§ **Goal of the exercise**: Only one stretch of the records below should be repeated. It starts with the line containing "export DETAILED_ROUTE_END_ITERATION = 10" and goes on through the line containing "set_load 0.02 [all_outputs]", exactly as written.

*** Data to process ***

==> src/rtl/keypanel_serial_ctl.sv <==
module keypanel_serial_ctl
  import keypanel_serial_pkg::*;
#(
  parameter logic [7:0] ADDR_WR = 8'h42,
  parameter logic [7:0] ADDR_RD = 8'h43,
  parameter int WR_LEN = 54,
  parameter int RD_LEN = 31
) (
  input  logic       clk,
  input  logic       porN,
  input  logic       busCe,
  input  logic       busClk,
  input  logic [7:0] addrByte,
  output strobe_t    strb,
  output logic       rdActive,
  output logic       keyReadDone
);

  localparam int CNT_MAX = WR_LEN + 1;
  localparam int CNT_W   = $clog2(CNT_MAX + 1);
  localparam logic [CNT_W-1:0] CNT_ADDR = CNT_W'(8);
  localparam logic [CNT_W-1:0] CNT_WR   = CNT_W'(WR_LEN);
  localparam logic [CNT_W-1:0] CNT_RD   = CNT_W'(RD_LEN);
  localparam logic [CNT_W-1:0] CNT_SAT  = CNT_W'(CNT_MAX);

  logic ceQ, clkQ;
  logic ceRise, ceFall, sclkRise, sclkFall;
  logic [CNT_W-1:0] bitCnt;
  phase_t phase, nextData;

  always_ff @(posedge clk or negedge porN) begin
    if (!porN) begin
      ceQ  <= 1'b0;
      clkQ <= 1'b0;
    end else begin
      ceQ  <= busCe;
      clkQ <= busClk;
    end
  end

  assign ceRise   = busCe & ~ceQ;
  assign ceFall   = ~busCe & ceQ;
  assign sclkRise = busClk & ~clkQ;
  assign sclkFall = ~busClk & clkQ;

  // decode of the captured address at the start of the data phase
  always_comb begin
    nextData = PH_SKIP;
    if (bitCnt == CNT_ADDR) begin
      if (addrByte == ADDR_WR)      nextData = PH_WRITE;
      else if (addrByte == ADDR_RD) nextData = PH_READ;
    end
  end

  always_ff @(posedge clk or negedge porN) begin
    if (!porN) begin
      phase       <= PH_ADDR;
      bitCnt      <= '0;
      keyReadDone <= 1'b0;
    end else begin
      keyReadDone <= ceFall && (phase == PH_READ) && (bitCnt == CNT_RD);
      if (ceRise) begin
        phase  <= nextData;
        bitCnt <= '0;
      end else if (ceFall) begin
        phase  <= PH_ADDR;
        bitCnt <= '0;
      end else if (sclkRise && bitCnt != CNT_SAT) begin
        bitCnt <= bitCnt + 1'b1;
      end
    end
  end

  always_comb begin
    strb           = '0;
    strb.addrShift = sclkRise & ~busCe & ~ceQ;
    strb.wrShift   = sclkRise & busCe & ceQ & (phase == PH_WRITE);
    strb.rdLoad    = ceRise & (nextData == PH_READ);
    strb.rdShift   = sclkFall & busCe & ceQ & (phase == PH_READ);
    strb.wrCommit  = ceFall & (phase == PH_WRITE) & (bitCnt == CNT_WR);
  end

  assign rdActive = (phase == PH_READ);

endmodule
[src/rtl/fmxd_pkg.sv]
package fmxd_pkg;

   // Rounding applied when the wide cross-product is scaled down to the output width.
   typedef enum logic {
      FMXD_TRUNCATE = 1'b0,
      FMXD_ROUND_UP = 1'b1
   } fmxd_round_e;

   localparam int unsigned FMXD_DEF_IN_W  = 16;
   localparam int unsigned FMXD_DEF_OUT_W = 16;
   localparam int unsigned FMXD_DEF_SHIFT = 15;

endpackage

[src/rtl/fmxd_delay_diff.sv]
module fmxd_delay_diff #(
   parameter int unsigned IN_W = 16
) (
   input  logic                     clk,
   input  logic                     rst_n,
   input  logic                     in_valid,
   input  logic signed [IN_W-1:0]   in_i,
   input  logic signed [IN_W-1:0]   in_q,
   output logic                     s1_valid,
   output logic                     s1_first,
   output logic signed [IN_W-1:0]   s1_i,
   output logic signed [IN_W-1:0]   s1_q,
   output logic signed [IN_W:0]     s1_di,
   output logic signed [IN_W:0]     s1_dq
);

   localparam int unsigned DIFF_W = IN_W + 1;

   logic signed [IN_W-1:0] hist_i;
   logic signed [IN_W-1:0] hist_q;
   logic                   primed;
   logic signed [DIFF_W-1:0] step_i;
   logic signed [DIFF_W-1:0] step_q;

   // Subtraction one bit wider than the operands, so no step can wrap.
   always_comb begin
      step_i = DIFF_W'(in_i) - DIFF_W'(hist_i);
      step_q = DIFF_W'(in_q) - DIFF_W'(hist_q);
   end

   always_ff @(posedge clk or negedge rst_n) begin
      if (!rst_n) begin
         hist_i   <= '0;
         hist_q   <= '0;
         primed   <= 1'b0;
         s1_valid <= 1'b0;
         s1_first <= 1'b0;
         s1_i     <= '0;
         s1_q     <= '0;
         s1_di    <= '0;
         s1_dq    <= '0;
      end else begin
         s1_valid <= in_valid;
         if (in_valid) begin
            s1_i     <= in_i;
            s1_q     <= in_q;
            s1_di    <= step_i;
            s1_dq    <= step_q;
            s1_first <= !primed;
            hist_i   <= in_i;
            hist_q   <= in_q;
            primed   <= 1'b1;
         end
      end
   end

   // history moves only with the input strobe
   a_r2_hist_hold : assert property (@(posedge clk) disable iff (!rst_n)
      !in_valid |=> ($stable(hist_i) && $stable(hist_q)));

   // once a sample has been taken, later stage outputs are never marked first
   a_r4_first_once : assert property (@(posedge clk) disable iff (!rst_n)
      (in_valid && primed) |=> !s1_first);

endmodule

*** End of Data to process ***
*** Data to process ***

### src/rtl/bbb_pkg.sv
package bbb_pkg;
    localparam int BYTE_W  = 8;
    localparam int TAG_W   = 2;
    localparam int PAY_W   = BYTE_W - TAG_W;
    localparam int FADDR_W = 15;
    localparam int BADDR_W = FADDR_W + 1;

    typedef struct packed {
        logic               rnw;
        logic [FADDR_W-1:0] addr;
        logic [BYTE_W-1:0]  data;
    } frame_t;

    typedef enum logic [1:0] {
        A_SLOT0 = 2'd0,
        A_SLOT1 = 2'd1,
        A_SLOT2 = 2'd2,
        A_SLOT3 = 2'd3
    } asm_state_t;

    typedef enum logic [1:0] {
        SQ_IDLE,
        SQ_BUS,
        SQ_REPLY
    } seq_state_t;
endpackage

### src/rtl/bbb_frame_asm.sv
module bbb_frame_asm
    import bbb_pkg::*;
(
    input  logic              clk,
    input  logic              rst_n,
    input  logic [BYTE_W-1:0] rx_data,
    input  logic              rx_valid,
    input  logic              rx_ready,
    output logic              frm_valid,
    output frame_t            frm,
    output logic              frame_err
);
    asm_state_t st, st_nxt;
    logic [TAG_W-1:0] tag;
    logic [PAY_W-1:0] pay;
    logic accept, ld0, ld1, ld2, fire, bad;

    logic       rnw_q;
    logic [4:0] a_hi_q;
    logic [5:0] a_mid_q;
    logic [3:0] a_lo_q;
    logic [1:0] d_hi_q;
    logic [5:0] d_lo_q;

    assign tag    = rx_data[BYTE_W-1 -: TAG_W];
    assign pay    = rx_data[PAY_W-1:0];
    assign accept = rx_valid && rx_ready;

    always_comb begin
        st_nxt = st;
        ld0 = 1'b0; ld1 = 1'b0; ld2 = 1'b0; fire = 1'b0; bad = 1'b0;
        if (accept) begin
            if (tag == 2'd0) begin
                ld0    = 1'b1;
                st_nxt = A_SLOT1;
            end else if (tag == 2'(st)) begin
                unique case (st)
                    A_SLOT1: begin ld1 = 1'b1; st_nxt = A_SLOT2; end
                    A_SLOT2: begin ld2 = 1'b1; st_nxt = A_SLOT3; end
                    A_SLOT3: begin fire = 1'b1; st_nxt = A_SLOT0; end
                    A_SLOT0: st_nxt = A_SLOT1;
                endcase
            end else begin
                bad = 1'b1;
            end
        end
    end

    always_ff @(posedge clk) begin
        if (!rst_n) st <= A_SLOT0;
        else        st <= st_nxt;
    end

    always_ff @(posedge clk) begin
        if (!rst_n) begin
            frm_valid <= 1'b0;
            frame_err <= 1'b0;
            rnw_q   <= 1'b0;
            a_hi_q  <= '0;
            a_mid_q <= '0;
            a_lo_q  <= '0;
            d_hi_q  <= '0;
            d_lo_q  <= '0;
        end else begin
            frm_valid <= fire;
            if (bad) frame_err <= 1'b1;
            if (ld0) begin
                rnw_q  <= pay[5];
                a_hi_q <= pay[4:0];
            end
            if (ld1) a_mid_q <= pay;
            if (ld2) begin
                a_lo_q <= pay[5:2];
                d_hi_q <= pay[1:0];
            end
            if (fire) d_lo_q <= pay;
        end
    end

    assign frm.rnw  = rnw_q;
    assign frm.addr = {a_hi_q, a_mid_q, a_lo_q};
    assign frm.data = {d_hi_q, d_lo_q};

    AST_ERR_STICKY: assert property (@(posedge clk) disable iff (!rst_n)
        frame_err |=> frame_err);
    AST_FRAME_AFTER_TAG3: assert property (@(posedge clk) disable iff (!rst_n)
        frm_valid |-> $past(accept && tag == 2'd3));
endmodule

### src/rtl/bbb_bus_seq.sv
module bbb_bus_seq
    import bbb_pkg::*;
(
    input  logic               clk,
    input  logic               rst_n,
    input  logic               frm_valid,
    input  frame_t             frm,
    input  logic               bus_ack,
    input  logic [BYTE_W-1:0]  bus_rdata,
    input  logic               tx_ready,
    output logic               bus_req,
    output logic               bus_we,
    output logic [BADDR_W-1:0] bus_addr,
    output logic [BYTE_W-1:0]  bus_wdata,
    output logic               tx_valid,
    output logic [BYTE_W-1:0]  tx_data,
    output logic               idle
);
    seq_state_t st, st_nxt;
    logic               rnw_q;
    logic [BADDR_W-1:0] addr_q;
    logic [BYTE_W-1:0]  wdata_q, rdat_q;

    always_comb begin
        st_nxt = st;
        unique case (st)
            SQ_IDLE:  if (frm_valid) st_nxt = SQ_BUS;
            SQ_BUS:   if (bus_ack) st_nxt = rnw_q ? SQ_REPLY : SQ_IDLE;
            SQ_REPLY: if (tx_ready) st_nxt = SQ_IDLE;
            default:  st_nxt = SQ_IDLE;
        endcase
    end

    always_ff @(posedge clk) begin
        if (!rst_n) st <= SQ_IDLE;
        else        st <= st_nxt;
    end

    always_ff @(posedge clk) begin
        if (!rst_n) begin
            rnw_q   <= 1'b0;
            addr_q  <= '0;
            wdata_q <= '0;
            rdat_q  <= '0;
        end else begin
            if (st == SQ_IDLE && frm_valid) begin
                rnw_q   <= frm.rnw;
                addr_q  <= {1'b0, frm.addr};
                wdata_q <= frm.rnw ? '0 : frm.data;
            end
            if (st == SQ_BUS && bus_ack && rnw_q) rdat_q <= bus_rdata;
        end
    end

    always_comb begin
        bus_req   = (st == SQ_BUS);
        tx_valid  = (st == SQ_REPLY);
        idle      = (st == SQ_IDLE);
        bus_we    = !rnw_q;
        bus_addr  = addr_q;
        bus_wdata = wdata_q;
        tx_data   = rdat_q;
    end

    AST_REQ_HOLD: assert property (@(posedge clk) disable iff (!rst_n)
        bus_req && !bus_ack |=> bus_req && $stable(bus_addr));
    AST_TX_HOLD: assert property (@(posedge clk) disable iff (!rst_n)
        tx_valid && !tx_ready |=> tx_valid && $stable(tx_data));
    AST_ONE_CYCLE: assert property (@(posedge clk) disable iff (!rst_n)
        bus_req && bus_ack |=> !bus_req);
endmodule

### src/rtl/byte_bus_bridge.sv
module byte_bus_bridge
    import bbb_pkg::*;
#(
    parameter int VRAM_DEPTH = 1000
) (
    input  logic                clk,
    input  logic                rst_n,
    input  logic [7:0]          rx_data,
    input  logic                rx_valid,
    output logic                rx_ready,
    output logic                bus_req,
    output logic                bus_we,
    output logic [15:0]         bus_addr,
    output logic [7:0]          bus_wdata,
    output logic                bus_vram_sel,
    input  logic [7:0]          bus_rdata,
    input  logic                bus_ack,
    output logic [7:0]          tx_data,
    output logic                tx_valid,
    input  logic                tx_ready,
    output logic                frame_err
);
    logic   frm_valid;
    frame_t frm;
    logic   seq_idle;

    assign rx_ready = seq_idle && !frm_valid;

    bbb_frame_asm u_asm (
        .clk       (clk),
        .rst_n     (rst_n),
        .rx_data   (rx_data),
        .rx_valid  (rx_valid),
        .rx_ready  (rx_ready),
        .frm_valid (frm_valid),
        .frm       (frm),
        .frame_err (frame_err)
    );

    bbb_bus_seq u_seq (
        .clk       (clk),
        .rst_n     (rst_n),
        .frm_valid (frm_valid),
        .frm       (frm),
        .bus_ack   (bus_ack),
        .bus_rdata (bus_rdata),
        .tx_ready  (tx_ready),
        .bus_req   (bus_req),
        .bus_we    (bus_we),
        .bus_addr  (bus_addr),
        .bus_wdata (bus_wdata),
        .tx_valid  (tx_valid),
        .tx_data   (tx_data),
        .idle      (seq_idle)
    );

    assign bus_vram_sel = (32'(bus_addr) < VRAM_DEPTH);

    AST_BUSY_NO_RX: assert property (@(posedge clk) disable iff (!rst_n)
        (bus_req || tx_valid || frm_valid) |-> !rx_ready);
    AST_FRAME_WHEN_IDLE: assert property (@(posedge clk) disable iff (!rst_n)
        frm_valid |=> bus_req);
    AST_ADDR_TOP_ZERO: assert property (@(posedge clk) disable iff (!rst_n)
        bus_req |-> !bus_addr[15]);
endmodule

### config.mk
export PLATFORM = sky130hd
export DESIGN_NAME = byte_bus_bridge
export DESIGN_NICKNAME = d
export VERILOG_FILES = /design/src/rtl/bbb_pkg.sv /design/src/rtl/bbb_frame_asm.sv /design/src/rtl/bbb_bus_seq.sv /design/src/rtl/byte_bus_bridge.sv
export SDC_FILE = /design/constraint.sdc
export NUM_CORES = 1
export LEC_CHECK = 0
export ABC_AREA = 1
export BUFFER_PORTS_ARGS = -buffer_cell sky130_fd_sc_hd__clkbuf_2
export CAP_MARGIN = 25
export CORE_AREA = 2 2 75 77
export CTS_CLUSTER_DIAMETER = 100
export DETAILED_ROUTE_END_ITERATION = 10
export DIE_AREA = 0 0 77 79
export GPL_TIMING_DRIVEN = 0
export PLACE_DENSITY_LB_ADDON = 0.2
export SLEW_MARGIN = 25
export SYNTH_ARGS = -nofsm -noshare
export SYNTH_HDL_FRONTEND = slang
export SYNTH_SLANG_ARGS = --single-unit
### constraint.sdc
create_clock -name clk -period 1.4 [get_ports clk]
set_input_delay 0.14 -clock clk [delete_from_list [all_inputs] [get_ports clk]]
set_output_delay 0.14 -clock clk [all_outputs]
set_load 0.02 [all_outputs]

*** End of Data to process ***

§ **Result for this exercise**:
export DETAILED_ROUTE_END_ITERATION = 10
export DIE_AREA = 0 0 77 79
export GPL_TIMING_DRIVEN = 0
export PLACE_DENSITY_LB_ADDON = 0.2
export SLEW_MARGIN = 25
export SYNTH_ARGS = -nofsm -noshare
export SYNTH_HDL_FRONTEND = slang
export SYNTH_SLANG_ARGS = --single-unit
### constraint.sdc
create_clock -name clk -period 1.4 [get_ports clk]
set_input_delay 0.14 -clock clk [delete_from_list [all_inputs] [get_ports clk]]
set_output_delay 0.14 -clock clk [all_outputs]
set_load 0.02 [all_outputs]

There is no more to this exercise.